Temperature-dependent reactive-transport simulation of chloride binding in cementitious materials with kinetic Friedel salt formation

A reactive-transport model for chloride binding in cementitious materials is developed and validated over four temperatures (5, 21, 35, and 80°C) and three chloride concentrations (5, 10, and 20 g.L−1). Diffusive transport is coupled with surface complexation reactions (SCRs), in which the equilibrium constants (logK) are described by a nonlinear temperature-dependent formulation, and with kinetic laws for Friedel salt precipitation and dissolution that depend explicitly on temperature and chloride activity. Compared with equilibrium-only approaches, the proposed model avoids over-prediction of early-age bound chloride at elevated temperature.

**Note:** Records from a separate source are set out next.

File: src/logic/eth_tx_pkg.sv
package eth_tx_pkg;

    ////////////////////////////////////////////////////////////////////
    // Data types
    ////////////////////////////////////////////////////////////////////

    typedef logic [7:0] byte_t;

    // First byte on the wire sits in bits 31:24
    typedef logic [31:0] crc_t;

    typedef enum logic [2:0] {
        tx_idle,
        tx_preamble,
        tx_sfd,
        tx_payload,
        tx_pad,
        tx_fcs
    } tx_source_t;

    typedef struct packed {
        tx_source_t source;
        logic [1:0] fcs_index;
    } tx_command_t;

    typedef struct packed {
        byte_t data;
        logic  enable;
    } tx_lane_t;

    ////////////////////////////////////////////////////////////////////
    // Framing constants
    ////////////////////////////////////////////////////////////////////

    localparam byte_t PREAMBLE_BYTE = 8'h55;
    localparam byte_t SFD_BYTE      = 8'hD5;

    localparam int PREAMBLE_COUNT = 7;
    localparam int MIN_PAYLOAD    = 60;
    localparam int GAP_CYCLES     = 12;

endpackage

File: src/logic/eth_tx_output_stage.sv
`timescale 1ns/1ps

module eth_tx_output_stage (
    input  logic                    clock,
    input  logic                    reset_n,
    input  eth_tx_pkg::tx_command_t command,
    input  eth_tx_pkg::byte_t       payload_byte,
    input  eth_tx_pkg::crc_t        checksum,
    input  logic                    fcs_load,
    output eth_tx_pkg::tx_lane_t    tx
);

    eth_tx_pkg::crc_t  fcs_value;
    eth_tx_pkg::byte_t wire_byte;

    // Checksum is only valid for one cycle at the generator
    always_ff @(posedge clock) begin
        if (fcs_load) begin
            fcs_value <= checksum;
        end
    end

    always_comb begin
        case (command.source)
            eth_tx_pkg::tx_preamble: wire_byte = eth_tx_pkg::PREAMBLE_BYTE;
            eth_tx_pkg::tx_sfd:      wire_byte = eth_tx_pkg::SFD_BYTE;
            eth_tx_pkg::tx_payload:  wire_byte = payload_byte;
            // Index 0 is the top byte, first out
            eth_tx_pkg::tx_fcs:      wire_byte = fcs_value[31 - 8 * command.fcs_index -: 8];
            default:                 wire_byte = '0;
        endcase
    end

    always_ff @(posedge clock) begin
        if (!reset_n) begin
            tx <= '0;
        end else begin
            tx.data   <= wire_byte;
            tx.enable <= command.source != eth_tx_pkg::tx_idle;
        end
    end

endmodule
--- src/logic/frame_check_sequence_generator.sv ---
`timescale 1ns/1ps

module frame_check_sequence_generator (
    input  logic              clock,
    input  logic              reset_n,
    input  eth_tx_pkg::byte_t data,
    input  logic              data_enable,
    input  logic              data_last,
    output logic              ready,
    output logic              checksum_valid,
    output eth_tx_pkg::crc_t  checksum
);

    typedef enum logic {
        st_calculate,
        st_finish
    } state_t;

    localparam eth_tx_pkg::crc_t CRC_POLYNOMIAL = 32'h04C1_1DB7;

    state_t            state;
    eth_tx_pkg::crc_t  lfsr;
    eth_tx_pkg::byte_t data_reflected;
    eth_tx_pkg::crc_t  lfsr_reflected;
    eth_tx_pkg::crc_t  checksum_next;

    // Advance the register by one octet, most significant bit of the
    // reflected byte first; the loop flattens into the parallel equations
    function automatic eth_tx_pkg::crc_t crc_step(
        input eth_tx_pkg::crc_t  crc,
        input eth_tx_pkg::byte_t octet
    );
        eth_tx_pkg::crc_t result;
        logic             feedback;
        result = crc;
        for (int i = 7; i >= 0; i--) begin
            feedback = result[31] ^ octet[i];
            result   = {result[30:0], 1'b0};
            if (feedback) begin
                result = result ^ CRC_POLYNOMIAL;
            end
        end
        return result;
    endfunction

    assign data_reflected = {<<{data}};
    assign lfsr_reflected = {<<{~lfsr}};

    // Byte order as sent on the wire
    assign checksum_next = {lfsr_reflected[7:0],   lfsr_reflected[15:8],
                            lfsr_reflected[23:16], lfsr_reflected[31:24]};

    ////////////////////////////////////////////////////////////////////
    // Sequencing
    ////////////////////////////////////////////////////////////////////

    always_ff @(posedge clock) begin
        if (!reset_n) begin
            state          <= st_calculate;
            lfsr           <= '1;
            ready          <= 1'b1;
            checksum       <= '0;
            checksum_valid <= 1'b0;
        end else begin
            checksum       <= checksum_next;
            checksum_valid <= 1'b0;
            case (state)
                st_calculate: begin
                    if (data_enable) begin
                        lfsr  <= crc_step(lfsr, data_reflected);
                        ready <= 1'b0;
                    end
                    if (data_last) begin
                        state <= st_finish;
                    end
                end
                st_finish: begin
                    // Result leaves this cycle, then reseed for the next frame
                    checksum_valid <= 1'b1;
                    lfsr           <= '1;
                    ready          <= 1'b1;
                    state          <= st_calculate;
                end
                default: begin
                    state <= st_calculate;
                end
            endcase
        end
    end

endmodule
**src/logic/eth_tx_pkg.sv**
```systemverilog
package eth_tx_pkg;

    ////////////////////////////////////////////////////////////////////
    // Data types
    ////////////////////////////////////////////////////////////////////

    typedef logic [7:0] byte_t;

    // First byte on the wire sits in bits 31:24
    typedef logic [31:0] crc_t;

    typedef enum logic [2:0] {
        tx_idle,
        tx_preamble,
        tx_sfd,
        tx_payload,
        tx_pad,
        tx_fcs
    } tx_source_t;

    typedef struct packed {
        tx_source_t source;
        logic [1:0] fcs_index;
    } tx_command_t;

    typedef struct packed {
        byte_t data;
        logic  enable;
    } tx_lane_t;

    ////////////////////////////////////////////////////////////////////
    // Framing constants
    ////////////////////////////////////////////////////////////////////

    localparam byte_t PREAMBLE_BYTE = 8'h55;
    localparam byte_t SFD_BYTE      = 8'hD5;

    localparam int PREAMBLE_COUNT = 7;
    localparam int MIN_PAYLOAD    = 60;
    localparam int GAP_CYCLES     = 12;

endpackage

```
**src/logic/eth_tx_control.sv**
```systemverilog
`timescale 1ns/1ps

module eth_tx_control #(
    parameter int BUFFER_DEPTH = 2048
) (
    input  logic                    clock,
    input  logic                    reset_n,
    input  eth_tx_pkg::byte_t       data,
    input  logic                    data_enable,
    input  logic                    data_last,
    output logic                    ready,
    output logic                    write_enable,
    output logic                    frame_start,
    output logic                    read_enable,
    output eth_tx_pkg::byte_t       crc_data,
    output logic                    crc_enable,
    output logic                    crc_last,
    input  logic                    checksum_valid,
    output logic                    fcs_load,
    output eth_tx_pkg::tx_command_t command
);

    localparam int COUNT_WIDTH = $clog2(BUFFER_DEPTH + 1);

    typedef logic [COUNT_WIDTH-1:0] count_t;

    typedef enum logic [3:0] {
        st_accept,
        st_pad,
        st_wait_fcs,
        st_preamble,
        st_sfd,
        st_payload,
        st_pad_out,
        st_fcs,
        st_gap
    } state_t;

    state_t state;
    count_t payload_count;
    count_t pad_length;
    // Shared by pad, preamble, payload, FCS and gap phases
    count_t phase_count;
    count_t next_count;
    logic   short_frame;
    logic   payload_done;
    logic   pad_done;
    logic   preamble_done;
    logic   fcs_done;
    logic   gap_done;

    assign next_count    = payload_count + 1'b1;
    assign short_frame   = next_count < count_t'(eth_tx_pkg::MIN_PAYLOAD);
    assign payload_done  = phase_count == payload_count - 1'b1;
    assign pad_done      = phase_count == pad_length - 1'b1;
    assign preamble_done = phase_count == count_t'(eth_tx_pkg::PREAMBLE_COUNT - 1);
    assign fcs_done      = phase_count == count_t'(3);
    // Extra cycle covers the output register delay
    assign gap_done      = phase_count == count_t'(eth_tx_pkg::GAP_CYCLES);

    ////////////////////////////////////////////////////////////////////
    // Strobes and wire command
    ////////////////////////////////////////////////////////////////////

    always_comb begin
        ready             = 1'b0;
        write_enable      = 1'b0;
        frame_start       = 1'b0;
        read_enable       = 1'b0;
        crc_data          = '0;
        crc_enable        = 1'b0;
        crc_last          = 1'b0;
        fcs_load          = 1'b0;
        command.source    = eth_tx_pkg::tx_idle;
        command.fcs_index = 2'b00;
        case (state)
            st_accept: begin
                ready = 1'b1;
                if (data_enable) begin
                    write_enable = 1'b1;
                    crc_data     = data;
                    crc_enable   = 1'b1;
                    crc_last     = data_last && !short_frame;
                end
            end
            st_pad: begin
                crc_enable = 1'b1;
                crc_last   = pad_done;
            end
            st_wait_fcs: fcs_load = checksum_valid;
            st_preamble: command.source = eth_tx_pkg::tx_preamble;
            st_sfd: begin
                command.source = eth_tx_pkg::tx_sfd;
                read_enable    = 1'b1;
            end
            st_payload: begin
                command.source = eth_tx_pkg::tx_payload;
                // Last byte was already requested one cycle earlier
                read_enable    = !payload_done;
            end
            st_pad_out: command.source = eth_tx_pkg::tx_pad;
            st_fcs: begin
                command.source    = eth_tx_pkg::tx_fcs;
                command.fcs_index = phase_count[1:0];
            end
            st_gap: frame_start = gap_done;
            default: ;
        endcase
    end

    ////////////////////////////////////////////////////////////////////
    // State and counters
    ////////////////////////////////////////////////////////////////////

    always_ff @(posedge clock) begin
        if (!reset_n) begin
            state         <= st_accept;
            payload_count <= '0;
            pad_length    <= '0;
            phase_count   <= '0;
        end else begin
            case (state)
                st_accept: begin
                    if (data_enable) begin
                        payload_count <= next_count;
                        if (data_last) begin
                            phase_count <= '0;
                            if (short_frame) begin
                                pad_length <= count_t'(eth_tx_pkg::MIN_PAYLOAD) - next_count;
                                state      <= st_pad;
                            end else begin
                                pad_length <= '0;
                                state      <= st_wait_fcs;
                            end
                        end
                    end
                end
                st_pad: begin
                    if (pad_done) begin
                        phase_count <= '0;
                        state       <= st_wait_fcs;
                    end else begin
                        phase_count <= phase_count + 1'b1;
                    end
                end
                st_wait_fcs: begin
                    if (checksum_valid) begin
                        state <= st_preamble;
                    end
                end
                st_preamble: begin
                    if (preamble_done) begin
                        phase_count <= '0;
                        state       <= st_sfd;
                    end else begin
                        phase_count <= phase_count + 1'b1;
                    end
                end
                st_sfd: state <= st_payload;
                st_payload: begin
                    if (payload_done) begin
                        phase_count <= '0;
                        state       <= (pad_length != '0) ? st_pad_out : st_fcs;
                    end else begin
                        phase_count <= phase_count + 1'b1;
                    end
                end
                st_pad_out: begin
                    if (pad_done) begin
                        phase_count <= '0;
                        state       <= st_fcs;
                    end else begin
                        phase_count <= phase_count + 1'b1;
                    end
                end
                st_fcs: begin
                    if (fcs_done) begin
                        phase_count <= '0;
                        state       <= st_gap;
                    end else begin
                        phase_count <= phase_count + 1'b1;
                    end
                end
                st_gap: begin
                    if (gap_done) begin
                        phase_count   <= '0;
                        payload_count <= '0;
                        state         <= st_accept;
                    end else begin
                        phase_count <= phase_count + 1'b1;
                    end
                end
                default: state <= st_accept;
            endcase
        end
    end

    // Generator result only while the FSM waits for it
    checksum_in_wait : assert property (@(posedge clock) disable iff (!reset_n)
        checksum_valid |-> state == st_wait_fcs);

    no_buffer_overflow : assert property (@(posedge clock) disable iff (!reset_n)
        write_enable |-> payload_count < count_t'(BUFFER_DEPTH));

endmodule

```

The nonlinear logK formulation provides a more consistent representation of SCR behavior from 5 to 80°C, while the chloride-activity-dependent Friedel salt kinetics is required to capture the delayed precipitation observed at 80°C under high chloride exposure. . The simulations further show that Friedel salt should be retained as the governing chloride-binding AFm phase in the final model formulation, whereas Kuzel salt does not reproduce the observed bound-chloride level satisfactorily under the investigated high-temperature conditions. In addition, kinetic Portlandite dissolution regulates Ca2+ supply and shifts the balance among competing phases. An additional assessment using CEM V indicates that the framework remains applicable up to 35°C, whereas the discrepancy at 80°C reveals a binder-specific limitation of the current high-temperature mineralogical submodel.